Updated at 1:55 p.m. ET Thursday

With women making up only 20 percent of Congress, there are many types of women — especially women of color — who have never been represented on Capitol Hill. The record-breaking wave of female candidates in 2018 comes with a list of firsts among those women. Here's a list of some of those firsts, which we will keep updating as results come in.

First Muslim women: Democrat Rashida Tlaib, in Michigan's 13th District, and Minnesota Democrat Ilhan Omar, from that state's 5th District, both became the first Muslim women elected to Congress tonight. Tlaib will also be the first Palestinian-American woman to serve in Congress.

Youngest woman:Twenty-nine-year-old Democrat Alexandria Ocasio-Cortez became the youngest woman elected to Congress, in New York's 14th District. The woman currently holding that distinction is Rep. Elise Stefanik, also from New York, who was elected in 2014 at age 30.

Alexandria Ocasio-Cortez hugs a supporter during her victory celebration at La Boom night club in Queens, New York City.
/ Rick Loomis/Getty Images
Rick Loomis/Getty Images
Alexandria Ocasio-Cortez hugs a supporter during her victory celebration at La Boom night club in Queens, New York City.

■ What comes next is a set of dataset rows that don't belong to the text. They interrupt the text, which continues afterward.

`src/hdl/rau_pkg.sv`:
```
// Shared constants and types for the rational arithmetic unit.
package rau_pkg;

  localparam int WORD_BITS = 32;
  localparam int CNT_BITS  = $clog2(WORD_BITS + 1);

  typedef logic [WORD_BITS-1:0] word_t;

  // Command codes
  typedef enum logic [2:0] {
    CMD_ADD = 3'd0,
    CMD_SUB = 3'd1,
    CMD_MUL = 3'd2,
    CMD_CMP = 3'd3,
    CMD_RED = 3'd4
  } cmd_t;

  // Compare outcome codes
  localparam logic [1:0] ORD_LESS    = 2'd0;
  localparam logic [1:0] ORD_EQUAL   = 2'd1;
  localparam logic [1:0] ORD_GREATER = 2'd2;

  // Request to the shared divider
  typedef struct packed {
    logic  start;
    word_t dividend;
    word_t divisor;
  } div_req_t;

  // Reply from the shared divider
  typedef struct packed {
    logic  done;
    word_t quot;
    word_t rem;
  } div_rsp_t;

endpackage

```
`src/hdl/rau_div.sv`:
```
// Shared restoring divider, one quotient bit per cycle.
module rau_div (
  input  logic              clk,
  input  logic              rst_n,
  input  rau_pkg::div_req_t req,
  output rau_pkg::div_rsp_t rsp
);

  logic                         busy_r, busy_nxt;
  logic [rau_pkg::CNT_BITS-1:0] cnt_r, cnt_nxt;
  rau_pkg::word_t               q_r, q_nxt;
  rau_pkg::word_t               rem_r, rem_nxt;
  rau_pkg::word_t               d_r, d_nxt;
  logic                         done_r, done_nxt;
  logic [rau_pkg::WORD_BITS:0]  trial;

  // One shift-subtract step a cycle
  always_comb begin
    busy_nxt = busy_r;
    cnt_nxt  = cnt_r;
    q_nxt    = q_r;
    rem_nxt  = rem_r;
    d_nxt    = d_r;
    done_nxt = 1'b0;
    trial    = {rem_r, q_r[rau_pkg::WORD_BITS-1]} - {1'b0, d_r};
    if (req.start) begin
      busy_nxt = 1'b1;
      cnt_nxt  = rau_pkg::CNT_BITS'(rau_pkg::WORD_BITS);
      q_nxt    = req.dividend;
      rem_nxt  = '0;
      d_nxt    = req.divisor;
    end else if (busy_r) begin
      if (!trial[rau_pkg::WORD_BITS]) begin
        rem_nxt = trial[rau_pkg::WORD_BITS-1:0];
        q_nxt   = {q_r[rau_pkg::WORD_BITS-2:0], 1'b1};
      end else begin
        rem_nxt = {rem_r[rau_pkg::WORD_BITS-2:0], q_r[rau_pkg::WORD_BITS-1]};
        q_nxt   = {q_r[rau_pkg::WORD_BITS-2:0], 1'b0};
      end
      cnt_nxt = cnt_r - 1'b1;
      if (cnt_r == rau_pkg::CNT_BITS'(1)) begin
        busy_nxt = 1'b0;
        done_nxt = 1'b1;
      end
    end
  end

  always_ff @(posedge clk) begin
    if (!rst_n) begin
      busy_r <= 1'b0;
      done_r <= 1'b0;
      cnt_r  <= '0;
    end else begin
      busy_r <= busy_nxt;
      done_r <= done_nxt;
      cnt_r  <= cnt_nxt;
    end
    q_r   <= q_nxt;
    rem_r <= rem_nxt;
    d_r   <= d_nxt;
  end

  assign rsp.done = done_r;
  assign rsp.quot = q_r;
  assign rsp.rem  = rem_r;

`ifndef SYNTHESIS
  a_done_after_busy: assert property (@(posedge clk) disable iff (!rst_n)
    done_r |-> $past(busy_r)) else $error("divider done without work");
  a_no_busy_done: assert property (@(posedge clk) disable iff (!rst_n)
    !(busy_r && done_r)) else $error("divider busy and done together");
  a_count_zero: assert property (@(posedge clk) disable iff (!rst_n)
    !busy_r |-> cnt_r == '0 || $past(req.start) || !$past(busy_r))
    else $error("divider count stale");
`endif

endmodule

```
`src/hdl/rational_arithmetic_unit.sv`:
```
// Rational arithmetic unit: sequencer, shared multiplier and divider.
// Path to out_valid: add/sub and mul/compare run the multiplier states; unknown or zero-numerator reduce go to ST_OUT.
// Reduce: Euclid steps on the shared divider, then two divisions by the gcd and output;
//   with a zero denominator the Euclid loop is skipped.
// Throughput: one item at a time; in_ready only when the sequencer is idle and no result waits.
// Reset: rst_n synchronous active low clears the sequencer and output valid.
module rational_arithmetic_unit (
  input  logic        clk,
  input  logic        rst_n,
  input  logic        in_valid,
  output logic        in_ready,
  input  logic [2:0]  in_cmd,
  input  logic signed [31:0] in_num_a,
  input  logic [31:0] in_den_a,
  input  logic signed [31:0] in_num_b,
  input  logic [31:0] in_den_b,
  output logic        out_valid,
  input  logic        out_ready,
  output logic signed [31:0] out_res_num,
  output logic [31:0] out_res_den,
  output logic [1:0]  out_order,
  output logic        out_bad_denominator
);

  localparam int W = rau_pkg::WORD_BITS;

  typedef enum logic [7:0] {
    ST_IDLE = 8'b0000_0001,
    ST_MUL1 = 8'b0000_0010,
    ST_MUL2 = 8'b0000_0100,
    ST_MUL3 = 8'b0000_1000,
    ST_GCD  = 8'b0001_0000,
    ST_DIVN = 8'b0010_0000,
    ST_DIVD = 8'b0100_0000,
    ST_OUT  = 8'b1000_0000
  } state_t;

  state_t                 st_r, st_nxt;
  logic [2:0]             cmd_r;
  logic signed [W:0]      na_r, nb_r;
  logic [W:0]             da_r, db_r;
  logic                   bad_r;
  logic signed [2*W+1:0]  prod_r, p0_r;
  logic signed [W:0]      mx, my;
  logic                   pend_r;
  rau_pkg::word_t         gx_r, gy_r, g_r, mag_r, qn_r;
  logic                   neg_r;
  rau_pkg::div_req_t      dreq;
  rau_pkg::div_rsp_t      drsp;
  logic                   ov_r;
  rau_pkg::word_t         rn_r, rd_r;
  logic [1:0]             ord_r;
  logic                   obad_r;
  logic                   acc;
  logic [2*W+1:0]         sumv;
  logic signed [2*W+1:0]  diffv;

  assign acc      = in_valid && in_ready;
  assign in_ready = (st_r == ST_IDLE) && !ov_r;

  // Shared signed multiplier operand select; product lands in prod_r a state later
  always_comb begin
    case (st_r)
      ST_MUL2: begin mx = nb_r; my = da_r; end
      ST_MUL3: begin mx = da_r; my = db_r; end
      default: begin mx = na_r; my = (cmd_r == rau_pkg::CMD_MUL) ? nb_r : db_r; end
    endcase
  end

  always_comb begin
    sumv  = (cmd_r == rau_pkg::CMD_SUB) ? p0_r - prod_r : p0_r + prod_r;
    diffv = p0_r - prod_r;
  end

  // Divider requests from the sequencer
  always_comb begin
    dreq = '0;
    if (st_r == ST_GCD && pend_r) begin
      dreq.start = 1'b1; dreq.dividend = gx_r; dreq.divisor = gy_r;
    end else if (st_r == ST_DIVN && pend_r) begin
      dreq.start = 1'b1; dreq.dividend = mag_r; dreq.divisor = g_r;
    end else if (st_r == ST_DIVD && pend_r) begin
      dreq.start = 1'b1; dreq.dividend = da_r[W-1:0]; dreq.divisor = g_r;
    end
  end

  rau_div u_div (.clk(clk), .rst_n(rst_n), .req(dreq), .rsp(drsp));

  always_comb begin
    st_nxt = st_r;
    case (st_r)
      ST_IDLE: if (acc) begin
        if (in_cmd == rau_pkg::CMD_RED) st_nxt = (in_num_a == '0) ? ST_OUT : ST_GCD;
        else if (in_cmd > rau_pkg::CMD_RED) st_nxt = ST_OUT;
        else st_nxt = ST_MUL1;
      end
      ST_MUL1: st_nxt = (cmd_r == rau_pkg::CMD_MUL) ? ST_MUL3 : ST_MUL2;
      ST_MUL2: st_nxt = (cmd_r == rau_pkg::CMD_CMP) ? ST_OUT : ST_MUL3;
      ST_MUL3: st_nxt = ST_OUT;
      ST_GCD:  if (!pend_r && drsp.done && drsp.rem == '0) st_nxt = ST_DIVN;
               else if (!pend_r && gy_r == '0) st_nxt = ST_DIVN;
      ST_DIVN: if (!pend_r && drsp.done) st_nxt = ST_DIVD;
      ST_DIVD: if (!pend_r && drsp.done) st_nxt = ST_OUT;
      ST_OUT:  st_nxt = ST_IDLE;
      default: st_nxt = ST_IDLE;
    endcase
  end

  // Sequencer and datapath registers
  always_ff @(posedge clk) begin
    if (!rst_n) begin
      st_r   <= ST_IDLE;
      ov_r   <= 1'b0;
      pend_r <= 1'b0;
    end else begin
      st_r <= st_nxt;
      if (out_valid && out_ready) ov_r <= 1'b0;
      if (st_r == ST_OUT) ov_r <= 1'b1;
      if (acc) pend_r <= (in_cmd == rau_pkg::CMD_RED) && (in_den_a != '0);
      else if (dreq.start) pend_r <= 1'b0;
      else if (drsp.done && st_r == ST_GCD && drsp.rem != '0) pend_r <= 1'b1;
      else if (st_r == ST_GCD && st_nxt == ST_DIVN) pend_r <= 1'b1;
      else if (drsp.done && st_r == ST_DIVN) pend_r <= 1'b1;
    end
    prod_r <= (2*W+2)'(mx * my);
    if (acc) begin
      cmd_r <= in_cmd;
      na_r  <= {in_num_a[W-1], in_num_a[W-1:0]};
      nb_r  <= {in_num_b[W-1], in_num_b[W-1:0]};
      da_r  <= {1'b0, in_den_a[W-1:0]};
      db_r  <= {1'b0, in_den_b[W-1:0]};
      neg_r <= in_num_a[W-1];
      mag_r <= in_num_a[W-1] ? W'(-in_num_a[W-1:0]) : in_num_a[W-1:0];
      gx_r  <= in_num_a[W-1] ? W'(-in_num_a[W-1:0]) : in_num_a[W-1:0];
      gy_r  <= in_den_a[W-1:0];
      case (in_cmd)
        rau_pkg::CMD_RED: bad_r <= (in_den_a[W-1:0] == '0);
        rau_pkg::CMD_ADD, rau_pkg::CMD_SUB, rau_pkg::CMD_MUL, rau_pkg::CMD_CMP:
          bad_r <= (in_den_a[W-1:0] == '0) || (in_den_b[W-1:0] == '0);
        default: bad_r <= 1'b0;
      endcase
    end
    if (st_r == ST_MUL2) p0_r <= prod_r;
    if (st_r == ST_MUL3) rn_r <= (cmd_r == rau_pkg::CMD_MUL) ? prod_r[W-1:0] : sumv[W-1:0];
    // Euclid step on remainder
    if (st_r == ST_GCD && !pend_r && drsp.done) begin
      gx_r <= gy_r;
      gy_r <= drsp.rem;
    end
    if (st_r == ST_GCD && st_nxt == ST_DIVN)
      g_r <= (gy_r == '0) ? gx_r : gy_r;
    if (st_r == ST_DIVN && !pend_r && drsp.done) qn_r <= drsp.quot;
    if (st_r == ST_DIVD && !pend_r && drsp.done) begin
      rn_r <= neg_r ? W'(-qn_r) : qn_r;
      rd_r <= drsp.quot;
    end
    if (st_r == ST_OUT) begin
      obad_r <= bad_r;
      if (cmd_r == rau_pkg::CMD_CMP) begin
        ord_r <= bad_r ? rau_pkg::ORD_EQUAL :
                 diffv[2*W+1] ? rau_pkg::ORD_LESS :
                 (diffv == '0) ? rau_pkg::ORD_EQUAL : rau_pkg::ORD_GREATER;
      end else begin
        ord_r <= rau_pkg::ORD_LESS;
      end
      if (cmd_r inside {rau_pkg::CMD_ADD, rau_pkg::CMD_SUB, rau_pkg::CMD_MUL}) begin
        rd_r <= prod_r[W-1:0];
      end else if (cmd_r == rau_pkg::CMD_CMP || cmd_r > rau_pkg::CMD_RED) begin
        rn_r <= '0; rd_r <= '0;
      end else if (cmd_r == rau_pkg::CMD_RED && na_r == '0) begin
        rn_r <= '0; rd_r <= W'(1);
      end
    end
  end

  // Compare needs the second product in prod_r at ST_OUT, first in p0_r
  assign out_valid           = ov_r;
  assign out_res_num         = 32'($signed(rn_r));
  assign out_res_den         = 32'(rd_r);
  assign out_order           = ord_r;
  assign out_bad_denominator = obad_r;

`ifndef SYNTHESIS
  a_busy_not_ready: assert property (@(posedge clk) disable iff (!rst_n)
    st_r != ST_IDLE |-> !in_ready) else $error("ready while busy");
  a_out_follows: assert property (@(posedge clk) disable iff (!rst_n)
    $rose(ov_r) |-> $past(st_r == ST_OUT)) else $error("result without finish");
  a_one_hot: assert property (@(posedge clk) disable iff (!rst_n)
    $onehot(st_r)) else $error("state not one-hot");
`endif

endmodule
```
`config.mk`:
```
export PLATFORM = sky130hd
export DESIGN_NAME = rational_arithmetic_unit
export DESIGN_NICKNAME = d
export VERILOG_FILES = /design/src/hdl/rau_pkg.sv /design/src/hdl/rau_div.sv /design/src/hdl/rational_arithmetic_unit.sv
export SDC_FILE = /design/constraint.sdc
export NUM_CORES = 2
export LEC_CHECK = 0
export BUFFER_PORTS_ARGS = -buffer_cell sky130_fd_sc_hd__buf_2
export CORE_MARGIN = 2
export CORE_UTILIZATION = 45
export CTS_BUF_LIST = sky130_fd_sc_hd__clkbuf_4 sky130_fd_sc_hd__clkbuf_8 sky130_fd_sc_hd__clkbuf_16
export DETAILED_ROUTE_END_ITERATION = 6
export GPL_ROUTABILITY_DRIVEN = 0
export HOLD_SLACK_MARGIN = 0.12
export MAX_ROUTING_LAYER = met4
export SKIP_LAST_GASP = 1
export SLEW_MARGIN = 20
export SYNTH_ARGS = -nofsm -noshare
export SYNTH_HDL_FRONTEND = slang
export SYNTH_SLANG_ARGS = --single-unit
```
`constraint.sdc`:
```
create_clock -name clk -period 24.9 [get_ports clk]
set_input_delay 1.245 -clock clk [delete_from_list [all_inputs] [get_ports clk]]
set_output_delay 1.245 -clock clk [all_outputs]
set_load 0.01 [all_outputs]
```
==> impl_metrics.csv <==
group,metric,value,unit
outcome,run_status,"complete, no violations",
synthesis,synth-edff-count,424,
die,dieArea,158000,um^2
synthesis,syn-cell-area,69800,um^2
synthesis,post-synth-top-area-cell,"sky130_fd_sc_hd__fa_1",
worst_setup_path,critical-path-top-cell-by-count,"sky130_fd_sc_hd__fa_1",
worst_setup_path,arrival,13430,ps
clock_network,post_cts.repair.setup_buffers,0,
worst_setup_path,worstSetupStartpointType,"flop",
clock_network,clock-root-buffer,"sky130_fd_sc_hd__clkbuf_16",
route,detail_route.iter0.violations,6443,
finish,post_route_cells_drive_above_1_share,0.0826,
place,dpl.hpwl,194000,um
clock_network,post_cts.resized_instances,0,
timing,max_slew_margin,0.194,
clock_network,path_clk_slew,60,ps
timing,hold_slack,435,ps
synthesis,synth_seq_cells,604,
worst_setup_path,required,25500,ps
route,drt_first_pass_iters,6,
die,floorplan.rows,144,
clock_network,h-tree-depth,3,
timing,clock-skew-final,62.9,ps
synthesis,ys_seq_area_frac,0.234,
die,floorplan.initialDensity,0.453,
timing,tightest_slew,1210,ps
route,post_detailed_route_count_of_antenna_violating_nets,0,
clock_network,cts_num_sinks,604,
global_route,first_pass_grt_wire_length,369000,um
place,dp_slack,12630,ps
timing,final_min_period_over_clock_period,0.515,
timing,hold_violations,0,
die,design.portCount,204,
timing,timing.final.crit_period,12830,ps
clock_network,cts.hold.buffers_added,0,
clock_network,numCtsBuffers,69,
global_route,grt_start_max_net_pins,93,
timing,final-setup-viol-count,0,
synthesis,synth_warnings,0,
worst_setup_path,critical_path.top_delay_family,"adder cells",
synthesis,commonest_register_cell_after_synthesis,"sky130_fd_sc_hd__edfxtp_1",
global_route,overflow,0,
worst_setup_path,worstPathMaxFanout,72,
global_route,grt_pass1_vias,56037,
worst_setup_path,cp_slowest_cell,"sky130_fd_sc_hd__o311ai_0",
worst_setup_path,worst-path-buf-inv,6,
worst_setup_path,critPathKind,"flop to flop",
timing,highest_clock_rate,78.0,MHz
place,placed_cells,9348,
synthesis,synth_cell_type_count,79,
die,dieHeight,398,um
hold_path,hold_path.class,"flop to flop",
route,detail_route.wl_per_cell,26.2,um
finish,final-instance-count-excl-fill,9482,
die,design.core.area,154000,um^2
synthesis,synth.top_cell.area_share,0.329,
timing,rsz0062_at_grt,"false",
route,routed_via_density,5.87,
synthesis,mappedNetlistNets,8964,
clock_network,clock_tree.buffer_depth,3,
timing,final-max-slew-violation-count,0,
place,port_buffers,203,
worst_setup_path,worstSetupEndpointType,"flop",
finish,fin_nets,9007,
synthesis,post_synth.cell_area_avg,9.52,um^2
timing,worst_slack,12070,ps
synthesis,syn-instance-count,7332,
finish,fillCellCount,14195,
clock_network,clock_insertion_delay_worst_skew,700,ps
die,die_width,398,um
synthesis,top_cells_by_area_synth,"sky130_fd_sc_hd__fa_1, sky130_fd_sc_hd__edfxtp_1, sky130_fd_sc_hd__inv_1",
run,max-cap-violations,0,
global_route,grt_usage,0.326,
route,final_wirelength,248000,um
finish,area_growth_from_synthesis_to_final_layout,8.71,%
worst_setup_path,slowest_delay,900,ps
route,route.vias.total,55668,
global_route,number_of_antenna_violations_at_the_first_check_in_global_routing,17,
clock_network,cts_tree,"done",
synthesis,postSynth.asyncResetShare,0,
timing,fin_setup_tns,0,ps
route,post-route-drc-count,0,
==> cell usage in the layout, fill, tap and decap left out, types with 35 or more instances in the layout <==
cell	netlist	final
sky130_fd_sc_hd__inv_1	1288	1285
sky130_fd_sc_hd__fa_1	1148	1147
sky130_fd_sc_hd__nor2_1	831	827
sky130_fd_sc_hd__nand2_1	787	784
sky130_fd_sc_hd__edfxtp_1	424	424
sky130_fd_sc_hd__ha_1	349	349
sky130_fd_sc_hd__a21oi_1	258	257
sky130_fd_sc_hd__buf_2	0	203
sky130_fd_sc_hd__o21ai_0	196	196
sky130_fd_sc_hd__xnor2_1	190	189
sky130_fd_sc_hd__dfxtp_1	180	179
sky130_fd_sc_hd__buf_4	0	132
sky130_fd_sc_hd__nor3_1	106	105
sky130_fd_sc_hd__a21o_1	94	94
sky130_fd_sc_hd__a211oi_1	84	83
sky130_fd_sc_hd__clkbuf_16	0	70
sky130_fd_sc_hd__and2_1	66	64
sky130_fd_sc_hd__mux2_2	64	64
sky130_fd_sc_hd__nor4_1	61	60
sky130_fd_sc_hd__a311oi_1	45	45
sky130_fd_sc_hd__nand2b_1	45	44
sky130_fd_sc_hd__xor2_1	44	44
sky130_fd_sc_hd__nand3_1	40	40
sky130_fd_sc_hd__nand4_1	40	40
sky130_fd_sc_hd__o22ai_1	40	40
sky130_fd_sc_hd__a22o_1	35	35
==> sequential cells by signal, summed over array words and instances (netlist names), 2 cells and up <==
name / count
p0_r: 66
prod_r: 66
da_r: 32
db_r: 32
g_r: 32
gx_r: 32
gy_r: 32
na_r: 32
nb_r: 32
out_res_den: 32
out_res_num: 32
qn_r: 32
u_div.d_r: 32
u_div.q_r: 32
u_div.rem_r: 32
mag_r: 31
st_r: 8
u_div.cnt_r: 6
cmd_r: 3
out_order: 2
==> layout make-up <==
cell class	instances	area, um^2	area share
Antenna cell	8	20.0	0.000264
Multi-Input combinational cell	5076	47600	0.627
Timing Repair Buffer	335	2010	0.0265
Tap cell	2044	2560	0.0337
Clock inverter	46	659	0.00869
Sequential cell	604	16300	0.215
Clock buffer	80	1850	0.0244
Inverter	1289	4840	0.0638
==> metal layers <==
layer / track usage / wire length (um) / vias up
met1: 0.426 / 97500 / 27973
li1: - / - / 23799
met4: 0.145 / 14000 / 0
met3: 0.0910 / 30200 / 575
met5: - / 0 / -
met2: 0.471 / 107000 / 3321
==> kinds of logic after synthesis <==
logic type      count (synthesis)  synth area share
simple gates                 2133             0.132
buf+inv                      1652            0.0889
fa+ha+maj                    1497             0.392
compound gates               1114             0.108
flops                         604             0.234
xor+xnor                      234            0.0294
mux                            98            0.0152
==> worst reg2reg max path: cells and delay by family, from the launching register on <==
kind / cells / cell delay [ps]
adder cells (fa/ha/maj): 9 / 4390
AND/OR/NAND/NOR: 11 / 2820
AO/OA/AOI/OAI: 7 / 3210
flip-flops: 1 / 350
buffers and inverters: 6 / 1960
==> cells in the mapped netlist (all sizes together) (45+ instances only) <==
cell type	instances
nand2	787
fa	1148
dfxtp	180
mux2	64
clkbuf	338
o21ai	197
nand2b	45
a21oi	258
nor2	831
a211oi	84
ha	349
xnor2	190
nor4	61
edfxtp	424
and2	69
a311oi	45
inv	1288
a21o	94
nor3	106
==> path summary, 6_finish.rpt <==
check | from | to | slack (ps) | cells after the start
min | prod_r[48] | p0_r[48] | 440 | 0
min reg2reg | prod_r[48] | p0_r[48] | 440 | 0
max | st_r[3] | prod_r[64] | 12070 | 33
max reg2reg | st_r[3] | prod_r[64] | 12070 | 33
==> per-stage QoR <==
stage	cell area, um^2	util
4_1_cts	75800	0.492
6_report	75900	0.492
3_5_place_dp	73300	0.476
5_1_grt	75900	0.492
2_1_floorplan	69800	-
3_3_place_gp	73300	0.476
Power is not shown: default switching activity piles up to over one toggle a cycle in this logic, so the estimate is an artifact.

Still another under-30 women was elected this year — Democrat Abby Finkenauer, in Iowa's 1st District, who is also 29. However, she will turn 30 in December, so Ocasio-Cortez will still be younger when the new Congress begins in January.

First Native American women:DemocratSharice Davids won the House seat from Kansas' 3rd District, unseating incumbent Republican Kevin Yoder, and Democrat Deb Haaland won the seat in an open race in New Mexico's 1st District. That makes both of them the first Native American women elected to Congress.

First black woman from Massachusetts:Democrat Ayanna Pressley became the first black woman elected to Congress from Massachusetts, in that state's 7th District. She unseated incumbent Democrat Mike Capuano in a surprise upset in September.

First women House members from Iowa: Democrat Abby Finkenauer in Iowa's 1st District defeated Republican incumbent Rod Blum, and Democrat Cindy Axne in the state's 3rd District defeated Republican incumbent David Young to become the Hawkeye state's first two women elected to the House. Iowa elected its first woman to the Senate in 2014 — Republican Joni Ernst.

First Latina Congress members from Texas:Democrat Veronica Escobar, in the state's 16th District, and Democrat Sylvia Garcia, in the state's 29th District, will be the first Latinas to represent the state in Congress, according to the Texas Tribune.

First woman governor of Maine:Democrat Janet Mills defeated Republican Shawn Moody and will become the first woman governor in that state.

First woman elected governor of Iowa:Republican incumbent Kim Reynolds became the first woman elected governor of Iowa. She served as lieutenant governor of the state from 2011 through 2017, then became governor when then-Gov. Terry Branstad was appointed ambassador to China for the Trump administration in 2017.

First woman senator from Tennessee: Republican Marsha Blackburn defeated Democrat Phil Bredeson and will be the first woman to serve as a Senator from the Volunteer State.

First woman governor from South Dakota: Republican Rep. Kristi Noem defeated Democrat Billie Sutton to become the first woman elected governor from South Dakota.

First woman senator from Arizona: Republican Rep. Martha McSally currently holds a slight lead over Democratic Rep. Kyrsten Sinema in a too-close-to-call race for Arizona's open Senate seat. Whichever candidate wins will be the first woman to represent Arizona in the Senate.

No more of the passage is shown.